Work instruction:
Scan the following material for the string "gates" and copy each line in which it appears.

Records for this exercise:
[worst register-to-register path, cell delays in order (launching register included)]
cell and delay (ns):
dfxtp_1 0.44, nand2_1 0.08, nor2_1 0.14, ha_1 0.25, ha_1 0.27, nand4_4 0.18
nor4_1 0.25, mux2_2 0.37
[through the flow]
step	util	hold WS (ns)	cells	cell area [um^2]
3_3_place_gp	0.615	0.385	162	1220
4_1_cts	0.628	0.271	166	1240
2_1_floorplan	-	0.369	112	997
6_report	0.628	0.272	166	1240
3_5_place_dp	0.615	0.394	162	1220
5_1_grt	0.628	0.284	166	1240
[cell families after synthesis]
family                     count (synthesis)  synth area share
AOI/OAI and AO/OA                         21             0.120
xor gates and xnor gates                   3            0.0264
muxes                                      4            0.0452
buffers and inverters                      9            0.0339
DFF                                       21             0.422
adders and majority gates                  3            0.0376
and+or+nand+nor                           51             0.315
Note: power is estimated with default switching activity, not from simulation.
<file path="config.mk">
export PLATFORM = sky130hd
export DESIGN_NAME = seg_rw_arbiter
export DESIGN_NICKNAME = d
export VERILOG_FILES = /design/src/rtl/seg_rw_arbiter.sv
export SDC_FILE = /design/constraint.sdc
export NUM_CORES = 1
export LEC_CHECK = 0
export BUFFER_PORTS_ARGS = -buffer_cell sky130_fd_sc_hd__clkbuf_2
export CAP_MARGIN = 25
export CORE_AREA = 3 3 108 110
export CTS_BUF_LIST = sky130_fd_sc_hd__clkbuf_2 sky130_fd_sc_hd__clkbuf_4 sky130_fd_sc_hd__clkbuf_8
export CTS_CLUSTER_DIAMETER = 100
export CTS_CLUSTER_SIZE = 12
export DETAILED_ROUTE_END_ITERATION = 8
export DIE_AREA = 0 0 111 113
export GPL_TIMING_DRIVEN = 0
export PLACE_DENSITY_LB_ADDON = 0.12
export SKIP_CTS_REPAIR_TIMING = 1
export SLEW_MARGIN = 10
export SYNTH_ARGS = -nofsm -noshare
export SYNTH_HDL_FRONTEND = slang
export SYNTH_SLANG_ARGS = --single-unit
export TNS_END_PERCENT = 1
</file>
<file path="constraint.sdc">
create_clock -name clock -period 7.6 [get_ports clock]
set_input_delay 0.38 -clock clock [delete_from_list [all_inputs] [get_ports clock]]
set_output_delay 0.38 -clock clock [all_outputs]
set_load 0.1 [all_outputs]
</file>
===== src/rtl/mem_stage.sv =====
// MEM pipeline stage: LW/SW via req/ack, passthrough otherwise.
// Optional MEM_ALIGN_CHECK_EN: misaligned LW/SW retire with mem_err.
module mem_stage
  import mem_stage_pkg::*;
#(
  parameter int DATA_WIDTH     = 32,
  parameter int TIMEOUT_CYCLES = 255
) (
  input  logic                        clock,
  input  logic                        reset,
  input  logic                        in_valid,
  input  logic [DATA_WIDTH-1:0]       alu_result,
  input  logic [DATA_WIDTH-1:0]       rt_data,
  input  logic [CONTROL_REG_SIZE-1:0] control,
  input  logic [31:0]                 insn,
  input  logic [4:0]                  rd_in,
  output logic                        stall,
  output logic                        mem_req,
  output logic                        mem_we,
  output logic [DATA_WIDTH-1:0]       mem_addr,
  output logic [DATA_WIDTH-1:0]       mem_wdata,
  input  logic                        mem_ack,
  input  logic [DATA_WIDTH-1:0]       mem_rdata,
  output logic                        out_valid,
  output logic [DATA_WIDTH-1:0]       wb_data,
  output logic [4:0]                  rd_out,
  output logic [CONTROL_REG_SIZE-1:0] control_out,
  output logic [31:0]                 insn_out,
  output logic                        mem_err
);

  logic [1:0] state;
  logic accept, is_lw, is_sw, is_mem, misalign;
  logic start_rd, start_wr, ack_done, timeout_done;

  logic [DATA_WIDTH-1:0]       addr_q;
  logic [DATA_WIDTH-1:0]       wdata_q;
  logic [CONTROL_REG_SIZE-1:0] ctrl_q;
  logic [31:0]                 insn_q;
  logic [4:0]                  rd_q;

  assign accept = in_valid && !stall;
  assign is_lw  = control[I_TYPE] && (insn[31:26] == OP_LW);
  assign is_sw  = control[I_TYPE] && (insn[31:26] == OP_SW);
  assign is_mem = is_lw || is_sw;

`ifdef MEM_ALIGN_CHECK_EN
  assign misalign = is_mem && (alu_result[1:0] != 2'b00);
`else
  assign misalign = 1'b0;
`endif

  assign start_rd = accept && is_lw && !misalign;
  assign start_wr = accept && is_sw && !misalign;

  mem_req_fsm #(
    .TIMEOUT_CYCLES(TIMEOUT_CYCLES)
  ) u_fsm (
    .clock       (clock),
    .reset       (reset),
    .start_rd    (start_rd),
    .start_wr    (start_wr),
    .mem_ack     (mem_ack),
    .state       (state),
    .mem_req     (mem_req),
    .stall       (stall),
    .ack_done    (ack_done),
    .timeout_done(timeout_done)
  );

  assign mem_we    = (state == WAIT_WR);
  assign mem_addr  = addr_q;
  assign mem_wdata = wdata_q;

  always_ff @(posedge clock) begin
    if (reset) begin
      addr_q      <= '0;
      wdata_q     <= '0;
      ctrl_q      <= '0;
      insn_q      <= '0;
      rd_q        <= '0;
      out_valid   <= 1'b0;
      wb_data     <= '0;
      rd_out      <= '0;
      control_out <= '0;
      insn_out    <= '0;
      mem_err     <= 1'b0;
    end else begin
      out_valid <= 1'b0;
      mem_err   <= 1'b0;
      if (accept) begin
        addr_q  <= alu_result;
        wdata_q <= rt_data;
        ctrl_q  <= control;
        insn_q  <= insn;
        rd_q    <= rd_in;
        if (!is_mem || misalign) begin
          out_valid   <= 1'b1;
          rd_out      <= rd_in;
          insn_out    <= insn;
          mem_err     <= misalign;
          wb_data     <= misalign ? '0 : alu_result;
          control_out <= misalign ? clr_wr(control) : control;
        end
      end
      if (ack_done) begin
        out_valid   <= 1'b1;
        rd_out      <= rd_q;
        insn_out    <= insn_q;
        if (state == WAIT_RD) begin
          wb_data     <= mem_rdata;
          control_out <= ctrl_q;
        end else begin
          wb_data     <= addr_q;
          control_out <= clr_wr(ctrl_q);
        end
      end
      // A timed-out access must not write a bogus zero to the register file.
      if (timeout_done) begin
        out_valid   <= 1'b1;
        mem_err     <= 1'b1;
        wb_data     <= '0;
        rd_out      <= rd_q;
        insn_out    <= insn_q;
        control_out <= clr_wr(ctrl_q);
      end
    end
  end

endmodule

Response to the task:
xor gates and xnor gates                   3            0.0264
adders and majority gates                  3            0.0376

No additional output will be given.